▶ [What you should do]
Give back the full set of entries exactly, keeping each line intact.
---------- Input material
<file path="src/rtl/icache_line_server.sv">
`default_nettype none
// ============================================================================
// icache_line_server : direct-mapped read-only instruction cache serving
//                      128-bit lines, refilled over a 32-bit word-beat port.
// Revision           : 1.0
// ============================================================================
module icache_line_server #(
    parameter int INDEX_BITS = 4
) (
    input  logic         clk,
    input  logic         reset,
    input  logic [31:0]  Pc_in,
    input  logic         Rd_en,
    input  logic         Abort,
    input  logic         Invalidate,
    output logic [127:0] Dout,
    output logic         Dout_valid,
    output logic         Busy,
    output logic         Mem_rd_req,
    output logic [31:0]  Mem_addr,
    input  logic         Mem_rd_ack,
    input  logic [31:0]  Mem_rd_data
);

    localparam int LINES    = 1 << INDEX_BITS;
    localparam int TAG_BITS = 28 - INDEX_BITS;

    typedef enum logic [1:0] {
        IDLE    = 2'd0,
        REFILL  = 2'd1,
        RESPOND = 2'd2
    } state_t;

    state_t                state, state_d;
    logic [1:0]            beat, beat_d;
    logic [27:0]           miss_line, miss_line_d;
    logic                  abort_seen, abort_seen_d;
    logic                  dv_reg, dv_d;
    logic [127:0]          dout_d;
    logic                  mem_rd_req_d;
    logic [31:0]           mem_addr_d;
    logic [LINES-1:0]      valid, valid_d;
    logic                  install;

    logic [127:0]          data_mem [LINES];
    logic [TAG_BITS-1:0]   tag_mem  [LINES];
    logic [31:0]           fill0, fill1, fill2;

    logic [INDEX_BITS-1:0] req_idx, fill_idx;
    logic [TAG_BITS-1:0]   req_tag;
    logic                  hit;
    logic [127:0]          refill_line;
    logic                  unused_pc_bits;

    assign req_idx        = Pc_in[INDEX_BITS+3:4];
    assign req_tag        = Pc_in[31:INDEX_BITS+4];
    assign fill_idx       = miss_line[INDEX_BITS-1:0];
    assign unused_pc_bits = ^Pc_in[3:0];

    // A same-cycle Invalidate wins over a hit, so the request refills instead.
    assign hit         = valid[req_idx] && (tag_mem[req_idx] == req_tag) && !Invalidate;
    assign refill_line = {fill0, fill1, fill2, Mem_rd_data};

    assign Dout_valid = dv_reg & ~Abort;
    assign Busy       = (state != IDLE);

    always_comb begin
        state_d      = state;
        beat_d       = beat;
        miss_line_d  = miss_line;
        abort_seen_d = abort_seen;
        dv_d         = 1'b0;
        dout_d       = Dout;
        install      = 1'b0;

        case (state)
            IDLE: begin
                if (Rd_en && !Abort) begin
                    if (hit) begin
                        dout_d = data_mem[req_idx];
                        dv_d   = 1'b1;
                    end else begin
                        miss_line_d  = Pc_in[31:4];
                        beat_d       = 2'd0;
                        abort_seen_d = 1'b0;
                        state_d      = REFILL;
                    end
                end
            end
            REFILL: begin
                if (Abort) begin
                    abort_seen_d = 1'b1;
                end
                if (Mem_rd_ack) begin
                    beat_d = beat + 2'd1;
                    if (beat == 2'd3) begin
                        install = 1'b1;
                        dout_d  = refill_line;
                        dv_d    = !abort_seen && !Abort;
                        state_d = RESPOND;
                    end
                end
            end
            RESPOND: begin
                state_d = IDLE;
            end
            default: begin
                state_d = IDLE;
            end
        endcase

        // Clear-all first so a completing refill keeps its own line valid.
        valid_d = Invalidate ? '0 : valid;
        if (install) begin
            valid_d[fill_idx] = 1'b1;
        end

        mem_rd_req_d = (state_d == REFILL);
        mem_addr_d   = {miss_line_d, beat_d, 2'b00};
    end

    always_ff @(posedge clk or posedge reset) begin
        if (reset) begin
            state      <= IDLE;
            beat       <= 2'd0;
            miss_line  <= '0;
            abort_seen <= 1'b0;
            dv_reg     <= 1'b0;
            Dout       <= '0;
            Mem_rd_req <= 1'b0;
            Mem_addr   <= '0;
            valid      <= '0;
        end else begin
            state      <= state_d;
            beat       <= beat_d;
            miss_line  <= miss_line_d;
            abort_seen <= abort_seen_d;
            dv_reg     <= dv_d;
            Dout       <= dout_d;
            Mem_rd_req <= mem_rd_req_d;
            Mem_addr   <= mem_addr_d;
            valid      <= valid_d;
        end
    end

    // Line storage is not reset; the last beat goes straight into the line.
    always_ff @(posedge clk) begin
        if (state == REFILL && Mem_rd_ack) begin
            case (beat)
                2'd0:    fill0 <= Mem_rd_data;
                2'd1:    fill1 <= Mem_rd_data;
                2'd2:    fill2 <= Mem_rd_data;
                default: ;
            endcase
        end
        if (install) begin
            data_mem[fill_idx] <= refill_line;
            tag_mem[fill_idx]  <= miss_line[27:INDEX_BITS];
        end
    end

endmodule
`default_nettype wire

</file>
--------------------
▶ [Task output]
<file path="src/rtl/icache_line_server.sv">
`default_nettype none
// ============================================================================
// icache_line_server : direct-mapped read-only instruction cache serving
//                      128-bit lines, refilled over a 32-bit word-beat port.
// Revision           : 1.0
// ============================================================================
module icache_line_server #(
    parameter int INDEX_BITS = 4
) (
    input  logic         clk,
    input  logic         reset,
    input  logic [31:0]  Pc_in,
    input  logic         Rd_en,
    input  logic         Abort,
    input  logic         Invalidate,
    output logic [127:0] Dout,
    output logic         Dout_valid,
    output logic         Busy,
    output logic         Mem_rd_req,
    output logic [31:0]  Mem_addr,
    input  logic         Mem_rd_ack,
    input  logic [31:0]  Mem_rd_data
);

    localparam int LINES    = 1 << INDEX_BITS;
    localparam int TAG_BITS = 28 - INDEX_BITS;

    typedef enum logic [1:0] {
        IDLE    = 2'd0,
        REFILL  = 2'd1,
        RESPOND = 2'd2
    } state_t;

    state_t                state, state_d;
    logic [1:0]            beat, beat_d;
    logic [27:0]           miss_line, miss_line_d;
    logic                  abort_seen, abort_seen_d;
    logic                  dv_reg, dv_d;
    logic [127:0]          dout_d;
    logic                  mem_rd_req_d;
    logic [31:0]           mem_addr_d;
    logic [LINES-1:0]      valid, valid_d;
    logic                  install;

    logic [127:0]          data_mem [LINES];
    logic [TAG_BITS-1:0]   tag_mem  [LINES];
    logic [31:0]           fill0, fill1, fill2;

    logic [INDEX_BITS-1:0] req_idx, fill_idx;
    logic [TAG_BITS-1:0]   req_tag;
    logic                  hit;
    logic [127:0]          refill_line;
    logic                  unused_pc_bits;

    assign req_idx        = Pc_in[INDEX_BITS+3:4];
    assign req_tag        = Pc_in[31:INDEX_BITS+4];
    assign fill_idx       = miss_line[INDEX_BITS-1:0];
    assign unused_pc_bits = ^Pc_in[3:0];

    // A same-cycle Invalidate wins over a hit, so the request refills instead.
    assign hit         = valid[req_idx] && (tag_mem[req_idx] == req_tag) && !Invalidate;
    assign refill_line = {fill0, fill1, fill2, Mem_rd_data};

    assign Dout_valid = dv_reg & ~Abort;
    assign Busy       = (state != IDLE);

    always_comb begin
        state_d      = state;
        beat_d       = beat;
        miss_line_d  = miss_line;
        abort_seen_d = abort_seen;
        dv_d         = 1'b0;
        dout_d       = Dout;
        install      = 1'b0;

        case (state)
            IDLE: begin
                if (Rd_en && !Abort) begin
                    if (hit) begin
                        dout_d = data_mem[req_idx];
                        dv_d   = 1'b1;
                    end else begin
                        miss_line_d  = Pc_in[31:4];
                        beat_d       = 2'd0;
                        abort_seen_d = 1'b0;
                        state_d      = REFILL;
                    end
                end
            end
            REFILL: begin
                if (Abort) begin
                    abort_seen_d = 1'b1;
                end
                if (Mem_rd_ack) begin
                    beat_d = beat + 2'd1;
                    if (beat == 2'd3) begin
                        install = 1'b1;
                        dout_d  = refill_line;
                        dv_d    = !abort_seen && !Abort;
                        state_d = RESPOND;
                    end
                end
            end
            RESPOND: begin
                state_d = IDLE;
            end
            default: begin
                state_d = IDLE;
            end
        endcase

        // Clear-all first so a completing refill keeps its own line valid.
        valid_d = Invalidate ? '0 : valid;
        if (install) begin
            valid_d[fill_idx] = 1'b1;
        end

        mem_rd_req_d = (state_d == REFILL);
        mem_addr_d   = {miss_line_d, beat_d, 2'b00};
    end

    always_ff @(posedge clk or posedge reset) begin
        if (reset) begin
            state      <= IDLE;
            beat       <= 2'd0;
            miss_line  <= '0;
            abort_seen <= 1'b0;
            dv_reg     <= 1'b0;
            Dout       <= '0;
            Mem_rd_req <= 1'b0;
            Mem_addr   <= '0;
            valid      <= '0;
        end else begin
            state      <= state_d;
            beat       <= beat_d;
            miss_line  <= miss_line_d;
            abort_seen <= abort_seen_d;
            dv_reg     <= dv_d;
            Dout       <= dout_d;
            Mem_rd_req <= mem_rd_req_d;
            Mem_addr   <= mem_addr_d;
            valid      <= valid_d;
        end
    end

    // Line storage is not reset; the last beat goes straight into the line.
    always_ff @(posedge clk) begin
        if (state == REFILL && Mem_rd_ack) begin
            case (beat)
                2'd0:    fill0 <= Mem_rd_data;
                2'd1:    fill1 <= Mem_rd_data;
                2'd2:    fill2 <= Mem_rd_data;
                default: ;
            endcase
        end
        if (install) begin
            data_mem[fill_idx] <= refill_line;
            tag_mem[fill_idx]  <= miss_line[27:INDEX_BITS];
        end
    end

endmodule
`default_nettype wire

</file>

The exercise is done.